Genetic diversity of grass pea has been evaluated and documented on the basis of morphological markers, several biochemical and molecular marker loci encoding storage proteins, isozymes or DNA based markers (Sammour et al., 2007b). The induced dwarf mutants of grass pea, with allozyme variants regarding leaf esterase and root peroxidase isozymes, can be effectively utilized for discriminating dwarf mutants from one another (Talukdar, 2010). Three isozymes namely esterase, aspartate aminotransferase, and acid phosphatase used for measuring variability among the Ethiopian grass pea resulted in non-significant correlation with morphological diversity (Tadesse and Bekele, 2001).

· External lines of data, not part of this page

### src/hdl/rv_macros.svh
`ifndef RV_MACROS_SVH
`define RV_MACROS_SVH

// Word and PC width of the RV32 core.
`define RV_XLEN 32

// Width of the op sequence number and of the commit counter.
`define RV_OPID_WIDTH 16

// Width of an architectural register address.
`define RV_REG_ADDR_WIDTH 5

`endif

### src/hdl/RvTypes.sv
`include "rv_macros.svh"

package RvTypes;

    // R-type view of an instruction word.
    typedef struct packed {
        logic [6:0] funct7;
        logic [`RV_REG_ADDR_WIDTH-1:0] rs2;
        logic [`RV_REG_ADDR_WIDTH-1:0] rs1;
        logic [2:0] funct3;
        logic [`RV_REG_ADDR_WIDTH-1:0] rd;
        logic [6:0] opcode;
    } InsnRType;

    // I-type view of an instruction word.
    typedef struct packed {
        logic [11:0] imm12;
        logic [`RV_REG_ADDR_WIDTH-1:0] rs1;
        logic [2:0] funct3;
        logic [`RV_REG_ADDR_WIDTH-1:0] rd;
        logic [6:0] opcode;
    } InsnIType;

    typedef union packed {
        InsnRType r;
        InsnIType i;
    } Insn;

    typedef enum logic [3:0] {
        Alu, AluImm, Load, Store, Branch, Jal, Jalr, Lui, Auipc, System, Unknown
    } OpClass;

    typedef enum logic [3:0] {
        InsnMisaligned = 4'd0,
        IllegalInsn = 4'd2
    } ExceptionCode;

    typedef struct packed {
        logic valid;
        ExceptionCode cause;
        logic [`RV_XLEN-1:0] value;
    } TrapInfo;

    typedef struct packed {
        OpClass opClass;
        logic [2:0] funct3;
        logic [`RV_XLEN-1:0] imm;
        logic writesRd;
        logic usesRs1;
        logic usesRs2;
    } Op;

    // Maps an instruction word onto its op class and immediate.
    function automatic Op Decode(input logic [`RV_XLEN-1:0] word);
        Insn insn;
        Op op;
        logic [`RV_XLEN-1:0] immI;
        logic [`RV_XLEN-1:0] immS;
        logic [`RV_XLEN-1:0] immB;
        logic [`RV_XLEN-1:0] immU;
        logic [`RV_XLEN-1:0] immJ;
        insn = word;
        immI = {{20{insn.i.imm12[11]}}, insn.i.imm12};
        // S, B, U and J immediates are scattered over the R-type fields.
        immS = {{20{insn.r.funct7[6]}}, insn.r.funct7, insn.r.rd};
        immB = {{20{insn.r.funct7[6]}}, insn.r.rd[0], insn.r.funct7[5:0],
                insn.r.rd[4:1], 1'b0};
        immU = {insn.r.funct7, insn.r.rs2, insn.r.rs1, insn.r.funct3, 12'b0};
        immJ = {{12{insn.r.funct7[6]}}, insn.r.rs1, insn.r.funct3, insn.r.rs2[0],
                insn.r.funct7[5:0], insn.r.rs2[4:1], 1'b0};

        op = '0;
        op.opClass = Unknown;
        op.funct3 = insn.r.funct3;
        case (insn.r.opcode)
            7'b0110011: begin
                if (insn.r.funct7 == 7'b0000000 || insn.r.funct7 == 7'b0100000) begin
                    op.opClass = Alu;
                    op.writesRd = 1'b1;
                    op.usesRs1 = 1'b1;
                    op.usesRs2 = 1'b1;
                end
            end
            7'b0010011: begin
                op.opClass = AluImm;
                op.imm = immI;
                op.writesRd = 1'b1;
                op.usesRs1 = 1'b1;
            end
            7'b0000011: begin
                op.opClass = Load;
                op.imm = immI;
                op.writesRd = 1'b1;
                op.usesRs1 = 1'b1;
            end
            7'b0100011: begin
                op.opClass = Store;
                op.imm = immS;
                op.usesRs1 = 1'b1;
                op.usesRs2 = 1'b1;
            end
            7'b1100011: begin
                // funct3 010 and 011 are reserved branch encodings.
                if (insn.r.funct3 != 3'b010 && insn.r.funct3 != 3'b011) begin
                    op.opClass = Branch;
                    op.imm = immB;
                    op.usesRs1 = 1'b1;
                    op.usesRs2 = 1'b1;
                end
            end
            7'b1101111: begin
                op.opClass = Jal;
                op.imm = immJ;
                op.writesRd = 1'b1;
            end
            7'b1100111: begin
                if (insn.r.funct3 == 3'b000) begin
                    op.opClass = Jalr;
                    op.imm = immI;
                    op.writesRd = 1'b1;
                    op.usesRs1 = 1'b1;
                end
            end
            7'b0110111: begin
                op.opClass = Lui;
                op.imm = immU;
                op.writesRd = 1'b1;
            end
            7'b0010111: begin
                op.opClass = Auipc;
                op.imm = immU;
                op.writesRd = 1'b1;
            end
            7'b1110011: begin
                op.opClass = System;
                op.imm = immI;
                op.writesRd = 1'b1;
                op.usesRs1 = 1'b1;
            end
            default: begin
                op.opClass = Unknown;
            end
        endcase
        return op;
    endfunction

endpackage

### src/hdl/StageIF.sv
`timescale 1ns/100ps
`include "rv_macros.svh"

// Fetch register contents as seen by decode.
interface FetchStageIF;
    logic valid;
    logic [`RV_XLEN-1:0] pc;
    logic [`RV_XLEN-1:0] insn;
    RvTypes::TrapInfo trapInfo;

    modport ThisStage(
        output valid, pc, insn, trapInfo
    );

    modport NextStage(
        input valid, pc, insn, trapInfo
    );
endinterface

// Decode register contents, handed to the consumer.
interface DecodeStageIF;
    logic valid;
    logic [`RV_XLEN-1:0] pc;
    logic [`RV_XLEN-1:0] insn;
    RvTypes::Op op;
    logic [`RV_OPID_WIDTH-1:0] opId;
    logic [`RV_REG_ADDR_WIDTH-1:0] srcRegAddr1;
    logic [`RV_REG_ADDR_WIDTH-1:0] srcRegAddr2;
    logic [`RV_REG_ADDR_WIDTH-1:0] dstRegAddr;
    RvTypes::TrapInfo trapInfo;

    modport ThisStage(
        output valid, pc, insn, op, opId, srcRegAddr1, srcRegAddr2, dstRegAddr, trapInfo
    );

    modport Output(
        input valid, pc, insn, op, opId, srcRegAddr1, srcRegAddr2, dstRegAddr, trapInfo
    );
endinterface

// Stall and flush control, plus the count of ops taken by the consumer.
interface PipelineControllerIF;
    logic ifStall;
    logic idStall;
    logic flush;
    logic [`RV_OPID_WIDTH-1:0] opCommitCount;

    modport Controller(
        output ifStall, idStall, flush, opCommitCount
    );

    modport FetchStage(
        input ifStall, flush
    );

    modport DecodeStage(
        input idStall, flush, opCommitCount
    );
endinterface

### src/hdl/FetchStage.sv
`timescale 1ns/100ps
`include "rv_macros.svh"

module FetchStage(
    input logic clk,
    input logic rst,
    input logic inValid,
    input logic [`RV_XLEN-1:0] inPc,
    input logic [`RV_XLEN-1:0] inInsn,
    FetchStageIF.ThisStage nextStage,
    PipelineControllerIF.FetchStage ctrl
);
    RvTypes::TrapInfo trapInfo;

    // A PC that is not word aligned traps right here.
    always_comb begin
        trapInfo = '0;
        if (inPc[1:0] != 2'b00) begin
            trapInfo.valid = 1'b1;
            trapInfo.cause = RvTypes::InsnMisaligned;
            trapInfo.value = inPc;
        end
    end

    always_ff @(posedge clk) begin
        if (rst || ctrl.flush) begin
            nextStage.valid <= 1'b0;
            nextStage.trapInfo <= '0;
        end
        else if (ctrl.ifStall) begin
            // Hold.
        end
        else if (inValid) begin
            // inReady is high here, so the word is taken.
            nextStage.valid <= 1'b1;
            nextStage.pc <= inPc;
            nextStage.insn <= inInsn;
            nextStage.trapInfo <= trapInfo;
        end
        else begin
            nextStage.valid <= 1'b0;
            nextStage.trapInfo <= '0;
        end
    end
endmodule

### src/hdl/DecodeStage.sv
`timescale 1ns/100ps
`include "rv_macros.svh"

module DecodeStage(
    input logic clk,
    input logic rst,
    FetchStageIF.NextStage prevStage,
    DecodeStageIF.ThisStage nextStage,
    PipelineControllerIF.DecodeStage ctrl
);
    RvTypes::Insn insn;
    RvTypes::Op op;
    RvTypes::TrapInfo trapInfo;
    logic [`RV_REG_ADDR_WIDTH-1:0] srcRegAddr1;
    logic [`RV_REG_ADDR_WIDTH-1:0] srcRegAddr2;
    logic [`RV_REG_ADDR_WIDTH-1:0] dstRegAddr;
    logic advance;

    // Sequence number for the next op entering the register.
    logic [`RV_OPID_WIDTH-1:0] opId;

    always_comb begin
        insn = prevStage.insn;
        op = RvTypes::Decode(prevStage.insn);
        srcRegAddr1 = insn.r.rs1;
        srcRegAddr2 = insn.r.rs2;
        dstRegAddr = insn.r.rd;

        // An earlier fetch trap wins over an illegal encoding.
        if (prevStage.valid && !prevStage.trapInfo.valid &&
            op.opClass == RvTypes::Unknown) begin
            trapInfo.valid = 1'b1;
            trapInfo.cause = RvTypes::IllegalInsn;
            trapInfo.value = prevStage.insn;
        end
        else begin
            trapInfo = prevStage.trapInfo;
        end

        advance = prevStage.valid && !ctrl.idStall;
    end

    always_ff @(posedge clk) begin
        if (rst || ctrl.flush) begin
            nextStage.valid <= 1'b0;
            nextStage.trapInfo <= '0;
        end
        else if (ctrl.idStall) begin
            // Hold until the consumer takes the op.
        end
        else if (!prevStage.valid) begin
            nextStage.valid <= 1'b0;
            nextStage.trapInfo <= '0;
        end
        else begin
            nextStage.valid <= 1'b1;
            nextStage.pc <= prevStage.pc;
            nextStage.insn <= prevStage.insn;
            nextStage.op <= op;
            nextStage.opId <= opId;
            nextStage.srcRegAddr1 <= srcRegAddr1;
            nextStage.srcRegAddr2 <= srcRegAddr2;
            nextStage.dstRegAddr <= dstRegAddr;
            nextStage.trapInfo <= trapInfo;
        end

        // Numbering restarts from what the consumer really took.
        if (rst) begin
            opId <= '0;
        end
        else if (ctrl.flush) begin
            opId <= ctrl.opCommitCount;
        end
        else if (advance) begin
            opId <= opId + 1'b1;
        end
    end
endmodule

### src/hdl/PipelineController.sv
`timescale 1ns/100ps
`include "rv_macros.svh"

module PipelineController(
    input logic clk,
    input logic rst,
    input logic fetchValid,
    input logic decodeValid,
    input logic outReady,
    input logic flushReq,
    output logic inReady,
    PipelineControllerIF.Controller ctrl
);
    logic idStall;
    logic ifStall;
    logic handOff;
    logic [`RV_OPID_WIDTH-1:0] commitCount;

    always_comb begin
        handOff = decodeValid && outReady;
        idStall = decodeValid && !outReady;
        // Fetch only stalls when its register is full behind a stalled decode.
        ifStall = idStall && fetchValid;

        ctrl.idStall = idStall;
        ctrl.ifStall = ifStall;
        ctrl.flush = flushReq;
        // Includes this cycle's hand-off so a flush reloads the right opId.
        ctrl.opCommitCount = commitCount + {{(`RV_OPID_WIDTH-1){1'b0}}, handOff};
        inReady = !ifStall && !flushReq;
    end

    always_ff @(posedge clk) begin
        if (rst) begin
            commitCount <= '0;
        end
        else begin
            commitCount <= ctrl.opCommitCount;
        end
    end
endmodule

### src/hdl/DecodeFrontEnd.sv
`timescale 1ns/100ps
`include "rv_macros.svh"

module DecodeFrontEnd(
    input logic clk,
    input logic rst,
    input logic inValid,
    input logic [`RV_XLEN-1:0] inPc,
    input logic [`RV_XLEN-1:0] inInsn,
    input logic outReady,
    input logic flush,
    output logic inReady,
    output logic outValid,
    output logic [`RV_XLEN-1:0] outPc,
    output logic [`RV_XLEN-1:0] outInsn,
    output RvTypes::OpClass outOpClass,
    output logic [`RV_XLEN-1:0] outImm,
    output logic outWritesRd,
    output logic [`RV_REG_ADDR_WIDTH-1:0] outRs1,
    output logic [`RV_REG_ADDR_WIDTH-1:0] outRs2,
    output logic [`RV_REG_ADDR_WIDTH-1:0] outRd,
    output logic [`RV_OPID_WIDTH-1:0] outOpId,
    output logic outTrapValid,
    output RvTypes::ExceptionCode outTrapCause,
    output logic [`RV_XLEN-1:0] outTrapValue
);
    FetchStageIF fetchIf();
    DecodeStageIF decodeIf();
    PipelineControllerIF ctrlIf();

    FetchStage u_fetchStage(
        .clk(clk),
        .rst(rst),
        .inValid(inValid),
        .inPc(inPc),
        .inInsn(inInsn),
        .nextStage(fetchIf),
        .ctrl(ctrlIf)
    );

    DecodeStage u_decodeStage(
        .clk(clk),
        .rst(rst),
        .prevStage(fetchIf),
        .nextStage(decodeIf),
        .ctrl(ctrlIf)
    );

    PipelineController u_pipelineController(
        .clk(clk),
        .rst(rst),
        .fetchValid(fetchIf.valid),
        .decodeValid(decodeIf.valid),
        .outReady(outReady),
        .flushReq(flush),
        .inReady(inReady),
        .ctrl(ctrlIf)
    );

    // The decode register is the output register.
    assign outValid = decodeIf.valid;
    assign outPc = decodeIf.pc;
    assign outInsn = decodeIf.insn;
    assign outOpClass = decodeIf.op.opClass;
    assign outImm = decodeIf.op.imm;
    assign outWritesRd = decodeIf.op.writesRd;
    assign outRs1 = decodeIf.srcRegAddr1;
    assign outRs2 = decodeIf.srcRegAddr2;
    assign outRd = decodeIf.dstRegAddr;
    assign outOpId = decodeIf.opId;
    assign outTrapValid = decodeIf.trapInfo.valid;
    assign outTrapCause = decodeIf.trapInfo.cause;
    assign outTrapValue = decodeIf.trapInfo.value;
endmodule

### config.mk
export PLATFORM = sky130hd
export DESIGN_NAME = DecodeFrontEnd
export DESIGN_NICKNAME = d
export VERILOG_FILES = /design/src/hdl/RvTypes.sv /design/src/hdl/StageIF.sv /design/src/hdl/FetchStage.sv /design/src/hdl/DecodeStage.sv /design/src/hdl/PipelineController.sv /design/src/hdl/DecodeFrontEnd.sv
export VERILOG_INCLUDE_DIRS = /design/src /design/src/hdl
export SDC_FILE = /design/constraint.sdc
export NUM_CORES = 1
export LEC_CHECK = 0
export BUFFER_PORTS_ARGS = -buffer_cell sky130_fd_sc_hd__buf_2
export CORE_ASPECT_RATIO = 0.6
export CORE_MARGIN = 5
export CORE_UTILIZATION = 56
export CTS_BUF_LIST = sky130_fd_sc_hd__clkbuf_8
export DETAILED_ROUTE_END_ITERATION = 6
export PLACE_DENSITY = 0.84
export SLEW_MARGIN = 20
export SYNTH_ARGS = -nofsm -noshare
export SYNTH_HDL_FRONTEND = slang
export SYNTH_HIERARCHICAL = 1
export SYNTH_SLANG_ARGS = --single-unit
### constraint.sdc
create_clock -name clk -period 4.7 [get_ports clk]
set_input_delay 0.47 -clock clk [delete_from_list [all_inputs] [get_ports clk]]
set_output_delay 0.47 -clock clk [all_outputs]
set_load 0.01 [all_outputs]
Word-level counts from Yosys, hierarchy flattened
Index checks and enable logic that the tools add are counted.

Register bits: 304.

Mux-type cells: 17. Reductions and logical operators: 24. Add/subtract/negate cells: 2. Eq/ne operators: 14. Bitwise gates (word level): 3.

Operators with widths (count): 32-bit case mux with 6 select lines (1); 37-bit 2-to-1 mux (4); 4-bit case mux with 10 select lines (1); 34-bit 2-to-1 mux (1); 16-bit 2-to-1 mux (2); 32-bit 2-to-1 mux (1); 7-bit by 6-bit equality test with 1-bit output (second input constant) (4); 7-bit equality test (second input constant) (4); 16-bit by 1-bit adder with 16-bit output (1); 16-bit by 1-bit adder with 16-bit output (second input constant) (1); 7-bit by 5-bit equality test with 1-bit output (second input constant) (2); 4-bit 2-to-1 mux (3); 1-bit logical AND (8); 7-bit by 2-bit equality test with 1-bit output (second input constant) (1); 7-bit zero test (1); 3-bit by 2-bit inequality test with 1-bit output (second input constant) (2); 3-bit AND reduction (2); 6-bit OR reduction (1); 1-bit zero test (5); 4-bit equality test (second input constant) (1); 2-bit nonzero test (2); 3-bit zero test (1); 3-bit 2-to-1 mux (1); 1-bit inverter (3); 5 further kinds (7).

Longest topological paths before layout
Gate-level depths: netlist of run 1.

Word-level depth: 8. Depth in mapped cells: 9. Gate-level depth less buffers: 9.

Cells and area by module
Netlist of run 1, hierarchy kept.

Modules (own cells, without submodules): DecodeStage (cells an instance 551, area an instance 6934.2 um^2, instances 1); FetchStage (cells an instance 150, area an instance 3118.0 um^2, instances 1); PipelineController (cells an instance 102, area an instance 877.1 um^2, instances 1).

Worst setup path after synthesis of run 1
Ideal clock, no wire load.

Path type: input-to-reg. Start: in outReady. End: reg u_decodeStage/nextStage.trapInfo[3] (netlist name). Cell stages on the path: 7. Path buffers: 1. Setup slack: 0.760 ns. Data arrival time: 3.847 ns. Setup time: 0.094 ns. Cells stage by stage: nor2b_1 -> nor2b_1 -> clkbuf_1 -> nand2_1 -> inv_1 -> nand3_1 -> o311ai_2.

Word-level cells in the longest chain between the ends: 2.

Ends and longest elaborated chain: start: declaration (RTL line DecodeFrontEnd.sv:10) `input logic outReady,`; 1-bit zero test (RTL line PipelineController.sv:21) `idStall = decodeValid && !outReady;`; 1-bit logical AND (RTL line PipelineController.sv:21).

Every way passes these cells. A chain may end at the register's enable or synchronous reset.

Worst setup path after layout of run 1
Start: reg u_fetchStage.nextStage.insn[2]. End: reg u_decodeStage/nextStage.trapInfo[12] (netlist name).

Word-level cells in the longest chain between the ends: 6.

Ends and longest elaborated chain: start: declaration (RTL line StageIF.sv:12) `output valid, pc, insn, trapInfo`; start signal: assignment (RTL line FetchStage.sv:37) `nextStage.insn <= inInsn;`; 7-bit equality test (tied with other cells) (RTL line RvTypes.sv:75) `case (insn.r.opcode)`; 4-bit case mux with 10 select lines * (RTL line RvTypes.sv:75); 4-bit equality test * (RTL line DecodeStage.sv:31) `op.opClass == RvTypes::Unknown) begin`; 1-bit logical AND * (RTL line DecodeStage.sv:30) `if (prevStage.valid && !prevStage.trapInfo.valid &&`; 37-bit 2-to-1 mux * (RTL line DecodeStage.sv:30); 37-bit 2-to-1 mux * (RTL line DecodeStage.sv:51) `else if (!prevStage.valid) begin`.

Mark *: on every way between the ends. The rest lies on a longest branch, timed or not.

In grass pea breeding programs, diverse molecular markers like random amplified polymorphic DNA (RAPD); restriction fragment length polymorphism (RFLP); amplified fragment length polymorphism (AFLP); inter simple sequence repeat (ISSR); expressed sequence tag-simple sequence repeats (EST-SSR); sequence-related amplification polymorphism (SRAP); and sequence tagged site (STS) have been utilized for deciphering diversity and phylogenetic relationship among the species (Hanada and Hirai, 2000; Chtourou-Ghorbel et al., 2001; Tavoletti and Iommarini, 2007; Lioi et al., 2011; Shiferaw et al., 2012; Soren et al., 2015; Marghali et al., 2016; Gupta et al., 2018).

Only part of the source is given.